Background: an optimization exercise with open tools, aiming at small area, a short achievable clock period and few clock cycles. Do not read the settings as production practice. At most, simulation tests tie the RTL to the original design; equivalence was not proved. No functional check of the RTL was part of runs 2 to 4. Power figures rest on the tool's default switching activity, not on a simulated workload.

==> design.v <==
module sic_engine (
    input  wire         clk,
    input  wire         rst,
    input  wire         cmd_valid,
    output wire         cmd_ready,
    input  wire [31:0]  cmd_word,
    input  wire [63:0]  cmd_opnd,
    input  wire [127:0] cmd_iv,
    input  wire [7:0]   cmd_iv_len,
    input  wire [63:0]  cmd_in_len,
    input  wire [63:0]  cmd_out_cap,
    output reg          done,
    output reg  [63:0]  result,
    output reg  [2:0]   err,
    input  wire         in_valid,
    output wire         in_ready,
    input  wire [7:0]   in_data,
    output wire         out_valid,
    input  wire         out_ready,
    output wire [7:0]   out_data,
    output wire         bc_req_valid,
    input  wire         bc_req_ready,
    output reg  [1:0]   bc_req_op,
    output wire [127:0] bc_req_block,
    input  wire         bc_rsp_valid,
    input  wire         bc_rsp_err,
    input  wire [127:0] bc_rsp_data
);
    localparam [1:0] BC_PROCESS = 2'd0, BC_RESET = 2'd1, BC_INIT = 2'd2;
    localparam [2:0] E_OK = 3'd0, E_CONFIG = 3'd1, E_LENGTH = 3'd2,
                     E_COLLAB = 3'd3, E_ILLEGAL = 3'd4;
    localparam [3:0] OP_RESET = 4'h0, OP_INIT = 4'h1, OP_XBYTE = 4'h2,
                     OP_XBLOCK = 4'h3, OP_XRANGE = 4'h4, OP_SKIP = 4'h5,
                     OP_SEEK = 4'h6, OP_GETPOS = 4'h7;
    localparam [2:0] SU_INC  = 3'd0,    
                     SU_SKIP = 3'd1,    
                     SU_SEEK = 3'd2,    
                     SU_LDIV = 3'd3,    
                     SU_GPOS = 3'd4;    
    reg         s_idle, s_rst, s_xbyte, s_xfer, s_skip, s_seek, s_gpos;
    reg [127:0] iv;
    reg [127:0] ctr;
    reg [103:0] ks_lo;        
    reg [23:0]  ks_t0;        
    reg [23:0]  ks_t1;        
    reg         sel;          
    reg [3:0]   cur;
    reg [63:0]  opq;          
    reg [63:0]  rem;          
    reg         req_v;        
    reg         req_out;      
    reg         r_k;          
    reg         r_fin;        
    reg         q_rst_ok;     
    reg         q_su_done;    
    reg         q_proc;       
    reg         su_busy;
    reg [3:0]   su_h;         
    reg         su_c;
    reg         f_inc, f_skip, f_seek, f_gpos;    
    reg         f_aiv;        
    reg         inc_pend;     
    reg         cop_pend;     
    reg [2:0]   cop;
    reg         avail;        
    reg         ctr_ok;       
    reg         reqd;         
    reg         nready;       
    reg         perr;         
    reg         in_rdy;
    reg         ov;           
    reg         full;         
    reg [7:0]   ob0, ob1;
    assign cmd_ready    = s_idle;
    assign in_ready     = in_rdy;
    assign out_valid    = ov;
    assign out_data     = ob0;
    assign bc_req_valid = req_v;
    assign bc_req_block = ctr;
    wire [3:0] op    = cmd_word[3:0];
    wire       k_bit = cmd_word[4];
    wire       v_bit = cmd_word[5];
    reg illegal;
    always @(*) begin
        if (cmd_word[3] || (|cmd_word[31:16]) || (|cmd_word[7:6]))
            illegal = 1'b1;
        else if (op == OP_INIT)
            illegal = |cmd_word[15:8];
        else if (op == OP_XBYTE)
            illegal = |cmd_word[5:4];
        else
            illegal = (|cmd_word[5:4]) || (|cmd_word[15:8]);
    end
    wire acc      = cmd_valid & s_idle;
    wire acc_ok   = acc & ~illegal;
    wire is_reset = (op == OP_RESET);
    wire is_init  = (op == OP_INIT);
    wire is_xbyte = (op == OP_XBYTE);
    wire is_xblk  = (op == OP_XBLOCK);
    wire is_xrng  = (op == OP_XRANGE);
    wire is_skip  = (op == OP_SKIP);
    wire is_seek  = (op == OP_SEEK);
    wire is_gpos  = (op == OP_GETPOS);
    wire init_bad = ~v_bit | (cmd_iv_len != 8'd16);
    wire xblk_bad = ~(|cmd_in_len[63:4]) | ~(|cmd_out_cap[63:4]);
    wire xrng_bad = (cmd_in_len < cmd_opnd) | (cmd_out_cap < cmd_opnd);
    wire xrng_0   = ~(|cmd_opnd);
    wire cur0     = (cur == 4'd0);
    wire [4:0] dd      = 5'd16 - {1'b0, cur};
    wire       acc_rch = is_xblk | (|cmd_opnd[63:5]) | (cmd_opnd[4:0] >= dd);
    wire go_xfer  = acc_ok & ((is_xblk & ~xblk_bad) | (is_xrng & ~xrng_bad));
    wire go_fetch = go_xfer & cur0 & ~(is_xrng & xrng_0);
    wire go_rst   = acc_ok & (is_reset | (is_init & ~init_bad));
    wire [127:0] ks_cur = {ks_lo, sel ? ks_t1 : ks_t0};
    wire [7:0]   kbyte  = ks_cur[127 - 8*cur -: 8];
    wire [31:0] ctr_ch = ({32{su_h[0]}} & ctr[31:0])  | ({32{su_h[1]}} & ctr[63:32]) |
                         ({32{su_h[2]}} & ctr[95:64]) | ({32{su_h[3]}} & ctr[127:96]);
    wire [31:0] iv_ch  = ({32{su_h[0]}} & iv[31:0])  | ({32{su_h[1]}} & iv[63:32]) |
                         ({32{su_h[2]}} & iv[95:64]) | ({32{su_h[3]}} & iv[127:96]);
    wire        su_sgn = f_skip & opq[63];
    wire        f_opb  = f_skip | f_seek;
    wire [31:0] su_ob  = ({32{su_h[0]}} & opq[35:4]) |
                         ({32{su_h[1]}} & {{4{su_sgn}}, opq[63:36]}) |
                         ({32{su_h[2] | su_h[3]}} & {32{su_sgn}});
    wire [31:0] su_a = f_aiv ? iv_ch : ctr_ch;
    wire [31:0] su_b = ({32{f_gpos}} & ~iv_ch) | ({32{f_opb}} & su_ob);
    wire [4:0]  c4   = {1'b0, opq[3:0]} + {1'b0, cur};
    wire [31:0] pp = su_a ^ su_b;
    wire [31:0] gg = su_a & su_b;
    wire [31:0] pg_g [0:5];
    wire [31:0] pg_p [0:5];
    assign pg_g[0] = {gg[31:1], gg[0] | (pp[0] & su_c)};
    assign pg_p[0] = pp;
    genvar gl, gi;
    generate
        for (gl = 0; gl < 5; gl = gl + 1) begin : pfx_l
            for (gi = 0; gi < 32; gi = gi + 1) begin : pfx_i
                if ((gi >> gl) & 1) begin : cmb
                    assign pg_g[gl+1][gi] = pg_g[gl][gi] | (pg_p[gl][gi] & pg_g[gl][((gi >> gl) << gl) - 1]);
                    assign pg_p[gl+1][gi] = pg_p[gl][gi] & pg_p[gl][((gi >> gl) << gl) - 1];
                end else begin : pas
                    assign pg_g[gl+1][gi] = pg_g[gl][gi];
                    assign pg_p[gl+1][gi] = pg_p[gl][gi];
                end
            end
        end
    endgenerate
    wire [32:0] su_sum = {pg_g[5][31], pp ^ {pg_g[5][30:0], su_c}};
    wire        su_last = su_h[3] |
                          (f_inc  & (~su_c | ~(&ctr_ch))) |
                          (f_gpos & su_h[1]) |
                          (f_skip & su_h[2] & (su_c == su_sgn));
    wire        su_fin  = su_busy & su_last;
    wire take   = in_rdy & in_valid;
    wire give   = ov & out_ready;
    wire wrap   = take & (cur == 4'd15);
    wire rsp    = bc_rsp_valid & req_out;
    wire rsp_ok = rsp & ~bc_rsp_err;
    wire rsp_bd = rsp & bc_rsp_err;
    wire [7:0] nb = kbyte ^ in_data;
    wire rem0    = ~(|rem);
    wire rem1    = (rem == 64'd1);
    wire remnz_n = ~rem0 & ~(take & rem1);
    wire remhi   = |rem[63:5];
    wire reach   = remhi | (rem[4:0] >= dd);
    wire need    = remhi | (rem[4:0] > dd);
    wire [3:0] cur_n = take ? cur + 4'd1 : cur;
    wire x_new   = wrap & (nready | (rsp_ok & avail));        
    wire x_fill  = s_xfer & rsp_ok & ~avail;                   
    wire avail_n = wrap ? x_new : (avail | rsp_ok);
    wire perr_n  = perr | rsp_bd;
    wire ov_n    = take | (ov & ~(give & ~full));
    wire full_n  = (ov & ~full & take & ~give) | (full & ~give);
    wire trig    = s_xfer & avail & ~ctr_ok & reach & ~perr;   
    wire x_req   = s_xfer & ctr_ok & ~reqd & ~su_busy & ~inc_pend & ~req_v & ~req_out & ~perr_n &
                   ((avail_n & (cur_n >= 4'd13) & need) | (~avail_n & remnz_n));
    wire x_done  = s_xfer & ~ov_n & (~remnz_n | (perr_n & ~avail_n));
    wire inc_now  = trig | (acc_ok & is_xbyte & (cur == 4'd15)) |
                    (go_xfer & ~cur0 & acc_rch);
    wire inc_any  = inc_pend | inc_now;
    wire su_free  = ~su_busy & ~(req_v & (bc_req_op == BC_PROCESS));
    wire start_inc = inc_any & su_free;
    wire cop_now  = acc_ok & (is_skip | is_seek | is_gpos | is_reset | (is_init & ~init_bad));
    wire [2:0] cop_sel = cop_now ? (is_skip ? SU_SKIP : is_seek ? SU_SEEK : is_gpos ? SU_GPOS : SU_LDIV) : cop;
    wire start_cop = (cop_pend | cop_now) & su_free & ~inc_any;
    wire cop_pend_n = (cop_pend | cop_now) & ~start_cop;
    wire [4:0] sk_sum = {1'b0, cop_now ? cmd_opnd[3:0] : opq[3:0]} + {1'b0, cur};
    wire       sk_c4  = sk_sum[4];
    wire ctr_free = ~su_busy & ~inc_pend;
    always @(posedge clk) begin
        if (rst) begin
            s_idle   <= 1'b1;
            s_rst    <= 1'b0;
            s_xbyte  <= 1'b0;
            s_xfer   <= 1'b0;
            s_skip   <= 1'b0;
            s_seek   <= 1'b0;
            s_gpos   <= 1'b0;
            done     <= 1'b0;
            err      <= E_OK;
            req_v    <= 1'b0;
            req_out  <= 1'b0;
            su_busy  <= 1'b0;
            inc_pend <= 1'b0;
            cop_pend <= 1'b0;
            in_rdy   <= 1'b0;
            ov       <= 1'b0;
            full     <= 1'b0;
            sel      <= 1'b0;
            bc_req_op <= BC_PROCESS;
        end else begin
            done <= 1'b0;
            if (req_v & bc_req_ready) begin
                req_v   <= 1'b0;
                req_out <= 1'b1;
            end
            if (rsp)
                req_out <= 1'b0;
            if (start_inc | start_cop) begin
                su_busy <= 1'b1;
                f_inc   <= start_inc;
                f_skip  <= ~start_inc & (cop_sel == SU_SKIP);
                f_seek  <= ~start_inc & (cop_sel == SU_SEEK);
                f_gpos  <= ~start_inc & (cop_sel == SU_GPOS);
                f_aiv   <= ~start_inc & ((cop_sel == SU_SEEK) | (cop_sel == SU_LDIV));
                su_h    <= 4'b0001;
            end else if (su_fin) begin
                su_busy <= 1'b0;
            end
            if (su_busy & ~su_last)
                su_h <= {su_h[2:0], 1'b0};
            if (start_inc)
                su_c <= 1'b1;
            else if (start_cop)
                su_c <= (cop_sel == SU_GPOS) | ((cop_sel == SU_SKIP) & sk_c4);
            else if (su_busy)
                su_c <= su_sum[32];
            inc_pend <= inc_any & ~start_inc;
            cop_pend <= cop_pend_n;
            if (cop_now)
                cop <= cop_sel;
            if (su_busy) begin
                if (f_gpos) begin
                    if (su_h[0]) result[35:0] <= {su_sum[31:0], cur};
                    if (su_h[1]) result[63:36] <= su_sum[27:0];
                end else begin
                    if (su_h[0]) ctr[31:0]   <= su_sum[31:0];
                    if (su_h[1]) ctr[63:32]  <= su_sum[31:0];
                    if (su_h[2]) ctr[95:64]  <= su_sum[31:0];
                    if (su_h[3]) ctr[127:96] <= su_sum[31:0];
                end
                if (su_h[0]) begin
                    if (f_skip) cur <= c4[3:0];
                    if (f_seek) cur <= opq[3:0];
                end
            end
            if (acc) begin
                opq <= is_xblk ? 64'd16 : cmd_opnd;
                rem <= is_xblk ? 64'd16 : cmd_opnd;
                if (is_xbyte) opq[7:0] <= cmd_word[15:8];
                if (illegal) begin
                    err  <= E_ILLEGAL;
                    done <= 1'b1;
                end else begin
                    case (op)
                    OP_RESET, OP_INIT: begin
                        if (is_init & init_bad) begin
                            err  <= E_CONFIG;
                            done <= 1'b1;
                        end else begin
                            if (is_init) iv <= cmd_iv;
                            cur       <= 4'd0;
                            r_k       <= is_init & k_bit;
                            r_fin     <= 1'b0;
                            req_v     <= 1'b1;
                            bc_req_op <= (is_init & k_bit) ? BC_INIT : BC_RESET;
                            s_idle    <= 1'b0;
                            s_rst     <= 1'b1;
                        end
                    end
                    OP_XBYTE: begin
                        if (~cur0) begin
                            result <= {56'd0, kbyte ^ cmd_word[15:8]};
                            cur    <= cur + 4'd1;
                            err    <= E_OK;
                            done   <= 1'b1;
                        end else begin
                            if (ctr_free) begin
                                req_v     <= 1'b1;
                                bc_req_op <= BC_PROCESS;
                            end
                            s_idle  <= 1'b0;
                            s_xbyte <= 1'b1;
                        end
                    end
                    OP_XBLOCK, OP_XRANGE: begin
                        avail  <= ~cur0;
                        ctr_ok <= cur0 | acc_rch;
                        reqd   <= go_fetch & ctr_free;
                        nready <= 1'b0;
                        perr   <= 1'b0;
                        if (is_xblk ? xblk_bad : xrng_bad) begin
                            err  <= E_LENGTH;
                            done <= 1'b1;
                        end else begin
                            if (go_fetch & ctr_free) begin
                                req_v     <= 1'b1;
                                bc_req_op <= BC_PROCESS;
                            end
                            in_rdy <= ~cur0 & ~(is_xrng & xrng_0);
                            s_idle <= 1'b0;
                            s_xfer <= 1'b1;
                        end
                    end
                    OP_SKIP: begin
                        s_idle <= 1'b0;
                        s_skip <= 1'b1;
                    end
                    OP_SEEK: begin
                        q_rst_ok  <= 1'b0;
                        q_su_done <= 1'b0;
                        q_proc    <= 1'b0;
                        req_v     <= 1'b1;
                        bc_req_op <= BC_RESET;
                        s_idle    <= 1'b0;
                        s_seek    <= 1'b1;
                    end
                    default: begin  
                        s_idle <= 1'b0;
                        s_gpos <= 1'b1;
                    end
                    endcase
                end
            end
            if (s_rst) begin
                if (rsp_bd) begin
                    err      <= E_COLLAB;
                    done     <= 1'b1;
                    cop_pend <= 1'b0;
                    s_rst    <= 1'b0;
                    s_idle   <= 1'b1;
                end else begin
                    if (rsp_ok & r_k) begin
                        r_k       <= 1'b0;
                        req_v     <= 1'b1;
                        bc_req_op <= BC_RESET;
                    end
                    if (rsp_ok & ~r_k)
                        r_fin <= 1'b1;
                    if (((rsp_ok & ~r_k) | r_fin) & ~cop_pend_n) begin
                        err    <= E_OK;
                        done   <= 1'b1;
                        s_rst  <= 1'b0;
                        s_idle <= 1'b1;
                    end
                end
            end
            if (s_xbyte) begin
                if (~req_v & ~req_out & ctr_free & ~rsp) begin
                    req_v     <= 1'b1;
                    bc_req_op <= BC_PROCESS;
                end
                if (rsp_bd) begin
                    err     <= E_COLLAB;
                    done    <= 1'b1;
                    s_xbyte <= 1'b0;
                    s_idle  <= 1'b1;
                end else if (rsp_ok) begin
                    result  <= {56'd0, bc_rsp_data[127:120] ^ opq[7:0]};
                    cur     <= 4'd1;
                    err     <= E_OK;
                    done    <= 1'b1;
                    s_xbyte <= 1'b0;
                    s_idle  <= 1'b1;
                end
            end
            if (s_skip) begin
                if (su_fin & f_skip) begin
                    req_v     <= 1'b1;
                    bc_req_op <= BC_PROCESS;
                end
                if (rsp_bd) begin
                    err    <= E_COLLAB;
                    done   <= 1'b1;
                    s_skip <= 1'b0;
                    s_idle <= 1'b1;
                end else if (rsp_ok) begin
                    result <= opq;
                    err    <= E_OK;
                    done   <= 1'b1;
                    s_skip <= 1'b0;
                    s_idle <= 1'b1;
                end
            end
            if (s_seek) begin
                if (su_fin & f_seek)
                    q_su_done <= 1'b1;
                if (rsp_ok & ~q_proc)
                    q_rst_ok <= 1'b1;
                if ((q_rst_ok | (rsp_ok & ~q_proc)) & (q_su_done | (su_fin & f_seek)) & ~q_proc) begin
                    q_proc    <= 1'b1;
                    req_v     <= 1'b1;
                    bc_req_op <= BC_PROCESS;
                end
                if (rsp_bd) begin
                    err      <= E_COLLAB;
                    done     <= 1'b1;
                    cop_pend <= 1'b0;
                    s_seek   <= 1'b0;
                    s_idle   <= 1'b1;
                end else if (rsp_ok & q_proc) begin
                    result <= opq;
                    err    <= E_OK;
                    done   <= 1'b1;
                    s_seek <= 1'b0;
                    s_idle <= 1'b1;
                end
            end
            if (s_gpos & su_fin & f_gpos) begin
                err    <= E_OK;
                done   <= 1'b1;
                s_gpos <= 1'b0;
                s_idle <= 1'b1;
            end
            if (rsp_ok & (s_xbyte | s_skip | (s_seek & q_proc) | s_xfer)) begin
                ks_lo <= bc_rsp_data[127:24];
                if (sel) ks_t0 <= bc_rsp_data[23:0];
                else     ks_t1 <= bc_rsp_data[23:0];
            end
            if ((rsp_ok & (s_xbyte | s_skip | (s_seek & q_proc))) | x_new | x_fill)
                sel <= ~sel;
            if (s_xfer) begin
                if (take) begin
                    cur <= cur + 4'd1;
                    rem <= rem - 64'd1;
                    if (~ov | (give & ~full)) ob0 <= nb;
                    else                      ob1 <= nb;
                end else if (give & full) begin
                    ob0 <= ob1;
                end
                ov     <= ov_n;
                full   <= full_n;
                avail  <= avail_n;
                perr   <= perr_n;
                in_rdy <= avail_n & remnz_n & ~full_n;
                if (x_new | x_fill) begin
                    ctr_ok <= 1'b0;
                    reqd   <= 1'b0;
                    nready <= 1'b0;
                end else begin
                    if (rsp_ok & avail & ~wrap) nready <= 1'b1;
                    if (trig)  ctr_ok <= 1'b1;
                    if (x_req) reqd   <= 1'b1;
                end
                if (x_req) begin
                    req_v     <= 1'b1;
                    bc_req_op <= BC_PROCESS;
                end
                if (x_done) begin
                    err    <= perr_n ? E_COLLAB : E_OK;
                    if (~perr_n) result <= opq;
                    done   <= 1'b1;
                    in_rdy <= 1'b0;
                    s_xfer <= 1'b0;
                    s_idle <= 1'b1;
                end
            end
        end
    end
endmodule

WHAT THE TASK ASKS >>
When the line with "(is_xrng & ~xrng_bad));" is reached in the data above, begin copying, and stop after the line with "(is_reset | (is_init & ~init_bad));"; copy each line exactly, both ends included.

TASK ANSWER >>
    wire go_xfer  = acc_ok & ((is_xblk & ~xblk_bad) | (is_xrng & ~xrng_bad));
    wire go_fetch = go_xfer & cur0 & ~(is_xrng & xrng_0);
    wire go_rst   = acc_ok & (is_reset | (is_init & ~init_bad));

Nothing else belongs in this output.